Record extracts Start Marker

**config.mk**
```make
export PLATFORM = sky130hd
export DESIGN_NAME = mac_lanes_flat
export DESIGN_NICKNAME = d
export VERILOG_FILES = /design/src/rtl/mac_lanes_if.sv /design/src/rtl/mac_lanes.sv /design/src/flat_wrapper.sv
export SDC_FILE = /design/constraint.sdc
export NUM_CORES = 1
export LEC_CHECK = 0
export ABC_CLOCK_PERIOD_IN_PS = 2700
export CAP_MARGIN = 10
export CORE_ASPECT_RATIO = 0.9
export CORE_MARGIN = 3
export CORE_UTILIZATION = 40
export DETAILED_ROUTE_END_ITERATION = 16
export PLACE_DENSITY = 0.65
export SLEW_MARGIN = 20
export SYNTH_ARGS = -nofsm -noshare
export SYNTH_HDL_FRONTEND = slang
export SYNTH_SLANG_ARGS = --single-unit
```
**constraint.sdc**
```tcl
create_clock -name clk -period 2.7 [get_ports clk]
set_input_delay 0.405 -clock clk [delete_from_list [all_inputs] [get_ports clk]]
set_output_delay 0.405 -clock clk [all_outputs]
set_load 0.02 [all_outputs]
```
===== src/rtl/multi_clock_gate.sv =====
// multi_clock_gate: N-channel glitch-free clock gate with per-channel turn-off
// hysteresis and a DFT force-on override.
module multi_clock_gate #(
  parameter int unsigned N_CH        = 4,
  parameter int unsigned IDLE_CYCLES = 8,
  parameter int unsigned CNT_W       = 4
) (
  input  logic            clk,
  input  logic            reset,
  input  logic [N_CH-1:0] enable,
  input  logic            test_en,
  output logic [N_CH-1:0] gated_clk,
  output logic [N_CH-1:0] ch_on,
  output logic            all_off
);

  localparam longint unsigned CNT_MAX     = (64'd1 << CNT_W) - 64'd1;
  localparam int unsigned     HOLD_LOAD_I = (IDLE_CYCLES == 0) ? 0 : IDLE_CYCLES - 1;
  localparam logic [CNT_W-1:0] HOLD_LOAD  = CNT_W'(HOLD_LOAD_I);

  // Reject parameter sets the hold counter or channel vector cannot represent.
  if (longint'(IDLE_CYCLES) > CNT_MAX) begin : g_bad_idle
    $error("multi_clock_gate: IDLE_CYCLES does not fit in CNT_W bits");
  end
  if (N_CH < 1 || N_CH > 32) begin : g_bad_nch
    $error("multi_clock_gate: N_CH must be in 1..32");
  end

  typedef enum logic [1:0] {
    ST_OFF  = 2'd0,
    ST_ON   = 2'd1,
    ST_HOLD = 2'd2
  } state_t;

  logic [N_CH-1:0] en_q;
  logic [N_CH-1:0] gate_n;
  logic            test_en_q;

  for (genvar i = 0; i < N_CH; i++) begin : g_ch
    state_t           state;
    logic [CNT_W-1:0] cnt;

    // Per-channel request FSM with turn-off hold counter.
    always_ff @(posedge clk or negedge reset) begin
      if (!reset) begin
        state <= ST_OFF;
        cnt   <= '0;
      end else begin
        case (state)
          ST_OFF: begin
            if (enable[i]) state <= ST_ON;
          end
          ST_ON: begin
            if (!enable[i]) begin
              if (IDLE_CYCLES == 0) begin
                state <= ST_OFF;
              end else begin
                state <= ST_HOLD;
                cnt   <= HOLD_LOAD;
              end
            end
          end
          ST_HOLD: begin
            if (enable[i])          state <= ST_ON;
            else if (cnt != '0)     cnt   <= cnt - CNT_W'(1);
            else                    state <= ST_OFF;
          end
          default: state <= ST_OFF;
        endcase
      end
    end

    // Posedge-stage enable: branch wanted for the next clock period.
    assign en_q[i] = (state != ST_OFF);
  end

  // Posedge capture of the DFT override so it shares the FSM latency.
  always_ff @(posedge clk or negedge reset) begin
    if (!reset) test_en_q <= 1'b0;
    else        test_en_q <= test_en;
  end

  // Low-phase latch stage: gate only moves while clk is low, so no glitches.
  always_ff @(negedge clk or negedge reset) begin
    if (!reset) gate_n <= '0;
    else        gate_n <= en_q | {N_CH{test_en_q}};
  end

  assign gated_clk = {N_CH{clk}} & gate_n;
  assign ch_on     = gate_n;
  assign all_off   = ~|gate_n;

endmodule
--- config.mk ---
export PLATFORM = sky130hd
export DESIGN_NAME = pixel_tick_gen
export DESIGN_NICKNAME = d
export VERILOG_FILES = /design/src/rtl/pixel_tick_gen.sv
export SDC_FILE = /design/constraint.sdc
export NUM_CORES = 1
export LEC_CHECK = 0
export ABC_AREA = 1
export BUFFER_PORTS_ARGS = -buffer_cell sky130_fd_sc_hd__buf_2
export CAP_MARGIN = 5
export CORE_UTILIZATION = 45
export DETAILED_ROUTE_END_ITERATION = 10
export PLACE_DENSITY = 0.64
export SLEW_MARGIN = 20
export SYNTH_ARGS = -nofsm -noshare
export SYNTH_HDL_FRONTEND = slang
export SYNTH_SLANG_ARGS = --single-unit
export TNS_END_PERCENT = 100
--- constraint.sdc ---
create_clock -name clk -period 4.14 [get_ports clk]
set_clock_uncertainty 0.15 [all_clocks]
set_input_delay 0.621 -clock clk [delete_from_list [all_inputs] [get_ports clk]]
set_output_delay 0.621 -clock clk [all_outputs]
set_load 0.005 [all_outputs]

Record extracts End Marker

• [What you are asked to do]
Retype exactly the lines above, from the one with "default: state <= ST_OFF;" through the one with "if (!reset) gate_n <= '0;", inclusive.

• [Answer area]
          default: state <= ST_OFF;
        endcase
      end
    end

    // Posedge-stage enable: branch wanted for the next clock period.
    assign en_q[i] = (state != ST_OFF);
  end

  // Posedge capture of the DFT override so it shares the FSM latency.
  always_ff @(posedge clk or negedge reset) begin
    if (!reset) test_en_q <= 1'b0;
    else        test_en_q <= test_en;
  end

  // Low-phase latch stage: gate only moves while clk is low, so no glitches.
  always_ff @(negedge clk or negedge reset) begin
    if (!reset) gate_n <= '0;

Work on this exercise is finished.